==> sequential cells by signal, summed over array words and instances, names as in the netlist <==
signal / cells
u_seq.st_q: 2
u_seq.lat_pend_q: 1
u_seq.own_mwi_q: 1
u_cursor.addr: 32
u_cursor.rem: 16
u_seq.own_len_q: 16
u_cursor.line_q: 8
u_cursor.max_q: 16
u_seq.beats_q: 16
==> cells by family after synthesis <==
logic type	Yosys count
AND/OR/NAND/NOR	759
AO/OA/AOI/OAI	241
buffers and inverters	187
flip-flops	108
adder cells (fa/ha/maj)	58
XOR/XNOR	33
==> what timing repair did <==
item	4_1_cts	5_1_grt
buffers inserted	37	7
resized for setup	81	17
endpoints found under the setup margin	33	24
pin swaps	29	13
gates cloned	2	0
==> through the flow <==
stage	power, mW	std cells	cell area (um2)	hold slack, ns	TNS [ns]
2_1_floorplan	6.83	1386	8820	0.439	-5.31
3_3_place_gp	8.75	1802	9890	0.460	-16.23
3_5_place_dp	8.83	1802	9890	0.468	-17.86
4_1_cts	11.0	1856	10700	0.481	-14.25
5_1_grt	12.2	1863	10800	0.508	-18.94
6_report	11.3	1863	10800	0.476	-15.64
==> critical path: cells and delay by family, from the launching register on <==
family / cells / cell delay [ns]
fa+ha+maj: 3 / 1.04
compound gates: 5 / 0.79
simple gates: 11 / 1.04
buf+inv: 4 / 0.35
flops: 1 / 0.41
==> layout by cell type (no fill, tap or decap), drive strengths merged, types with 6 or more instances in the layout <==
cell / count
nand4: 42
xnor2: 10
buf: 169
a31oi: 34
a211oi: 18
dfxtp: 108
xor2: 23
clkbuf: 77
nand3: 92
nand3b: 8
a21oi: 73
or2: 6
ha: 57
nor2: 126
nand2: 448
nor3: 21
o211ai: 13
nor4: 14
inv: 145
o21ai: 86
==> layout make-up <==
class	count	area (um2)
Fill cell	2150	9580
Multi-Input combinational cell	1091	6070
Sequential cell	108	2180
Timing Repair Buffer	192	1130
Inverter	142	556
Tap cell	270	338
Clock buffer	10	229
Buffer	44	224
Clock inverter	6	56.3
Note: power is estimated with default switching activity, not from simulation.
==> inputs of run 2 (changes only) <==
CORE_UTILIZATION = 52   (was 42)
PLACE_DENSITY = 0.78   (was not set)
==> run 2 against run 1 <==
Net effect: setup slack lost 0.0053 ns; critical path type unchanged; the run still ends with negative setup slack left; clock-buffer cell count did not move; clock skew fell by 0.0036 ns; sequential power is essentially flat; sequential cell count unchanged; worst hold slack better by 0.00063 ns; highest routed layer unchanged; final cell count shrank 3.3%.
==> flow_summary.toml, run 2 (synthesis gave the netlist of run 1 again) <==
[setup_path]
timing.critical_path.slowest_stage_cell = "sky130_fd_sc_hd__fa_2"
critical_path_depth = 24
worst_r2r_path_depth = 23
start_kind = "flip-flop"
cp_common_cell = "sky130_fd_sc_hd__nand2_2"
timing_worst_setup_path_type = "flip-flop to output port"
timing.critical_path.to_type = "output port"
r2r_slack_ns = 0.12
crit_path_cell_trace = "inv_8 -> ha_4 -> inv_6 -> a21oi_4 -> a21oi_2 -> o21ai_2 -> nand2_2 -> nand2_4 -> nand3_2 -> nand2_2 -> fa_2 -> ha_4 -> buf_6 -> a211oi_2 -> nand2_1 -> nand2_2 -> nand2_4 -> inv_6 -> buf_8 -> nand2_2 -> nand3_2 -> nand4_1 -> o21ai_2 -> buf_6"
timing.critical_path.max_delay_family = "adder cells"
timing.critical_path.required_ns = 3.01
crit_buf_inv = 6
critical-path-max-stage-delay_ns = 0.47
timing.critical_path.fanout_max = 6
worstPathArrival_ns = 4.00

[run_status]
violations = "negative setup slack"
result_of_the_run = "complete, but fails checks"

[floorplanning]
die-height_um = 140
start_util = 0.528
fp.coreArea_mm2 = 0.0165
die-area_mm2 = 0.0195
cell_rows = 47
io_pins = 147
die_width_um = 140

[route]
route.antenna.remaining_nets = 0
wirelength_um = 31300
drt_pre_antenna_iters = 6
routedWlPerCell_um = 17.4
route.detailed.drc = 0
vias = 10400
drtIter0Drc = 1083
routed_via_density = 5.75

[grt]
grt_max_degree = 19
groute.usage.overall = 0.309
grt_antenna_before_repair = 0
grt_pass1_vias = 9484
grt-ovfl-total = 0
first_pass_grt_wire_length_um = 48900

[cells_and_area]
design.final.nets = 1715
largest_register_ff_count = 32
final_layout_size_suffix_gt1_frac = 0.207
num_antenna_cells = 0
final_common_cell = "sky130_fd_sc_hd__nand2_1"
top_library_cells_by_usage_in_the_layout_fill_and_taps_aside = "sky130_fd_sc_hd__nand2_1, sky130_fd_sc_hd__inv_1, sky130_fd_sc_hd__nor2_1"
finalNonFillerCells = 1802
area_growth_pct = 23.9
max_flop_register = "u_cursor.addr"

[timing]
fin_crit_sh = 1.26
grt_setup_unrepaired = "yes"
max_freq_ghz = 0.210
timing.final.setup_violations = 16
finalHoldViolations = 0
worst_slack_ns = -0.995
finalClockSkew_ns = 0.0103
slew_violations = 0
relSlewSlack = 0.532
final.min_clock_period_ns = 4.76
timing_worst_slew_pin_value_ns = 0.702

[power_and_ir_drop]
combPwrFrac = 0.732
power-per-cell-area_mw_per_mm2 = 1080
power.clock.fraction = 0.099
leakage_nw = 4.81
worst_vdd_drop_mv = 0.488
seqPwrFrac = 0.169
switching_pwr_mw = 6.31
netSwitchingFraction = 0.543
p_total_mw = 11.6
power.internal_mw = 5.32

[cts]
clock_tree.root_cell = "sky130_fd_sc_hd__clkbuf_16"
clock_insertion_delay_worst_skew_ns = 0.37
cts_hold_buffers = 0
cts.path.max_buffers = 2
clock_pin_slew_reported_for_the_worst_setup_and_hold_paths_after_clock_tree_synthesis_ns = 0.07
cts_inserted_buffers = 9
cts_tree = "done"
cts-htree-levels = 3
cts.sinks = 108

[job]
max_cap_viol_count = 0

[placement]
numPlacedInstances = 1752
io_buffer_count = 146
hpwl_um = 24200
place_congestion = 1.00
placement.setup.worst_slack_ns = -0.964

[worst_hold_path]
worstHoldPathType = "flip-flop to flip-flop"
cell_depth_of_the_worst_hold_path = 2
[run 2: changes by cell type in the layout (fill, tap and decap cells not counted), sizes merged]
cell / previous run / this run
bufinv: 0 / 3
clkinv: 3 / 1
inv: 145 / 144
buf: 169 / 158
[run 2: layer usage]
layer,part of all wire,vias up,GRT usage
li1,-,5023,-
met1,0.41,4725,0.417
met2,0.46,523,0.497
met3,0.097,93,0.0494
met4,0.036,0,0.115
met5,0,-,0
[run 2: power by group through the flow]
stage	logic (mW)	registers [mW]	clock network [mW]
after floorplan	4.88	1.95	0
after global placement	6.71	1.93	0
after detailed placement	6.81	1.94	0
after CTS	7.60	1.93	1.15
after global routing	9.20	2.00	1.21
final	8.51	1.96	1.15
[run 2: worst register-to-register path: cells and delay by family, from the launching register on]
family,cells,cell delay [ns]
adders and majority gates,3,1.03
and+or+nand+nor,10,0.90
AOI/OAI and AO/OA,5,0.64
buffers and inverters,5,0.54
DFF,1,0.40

=-=-=

YOUR OBJECTIVE
Give back every line of the listing where the word "detailed" shows up.

RESPONSE BELOW
route.detailed.drc = 0
after detailed placement	6.81	1.94	0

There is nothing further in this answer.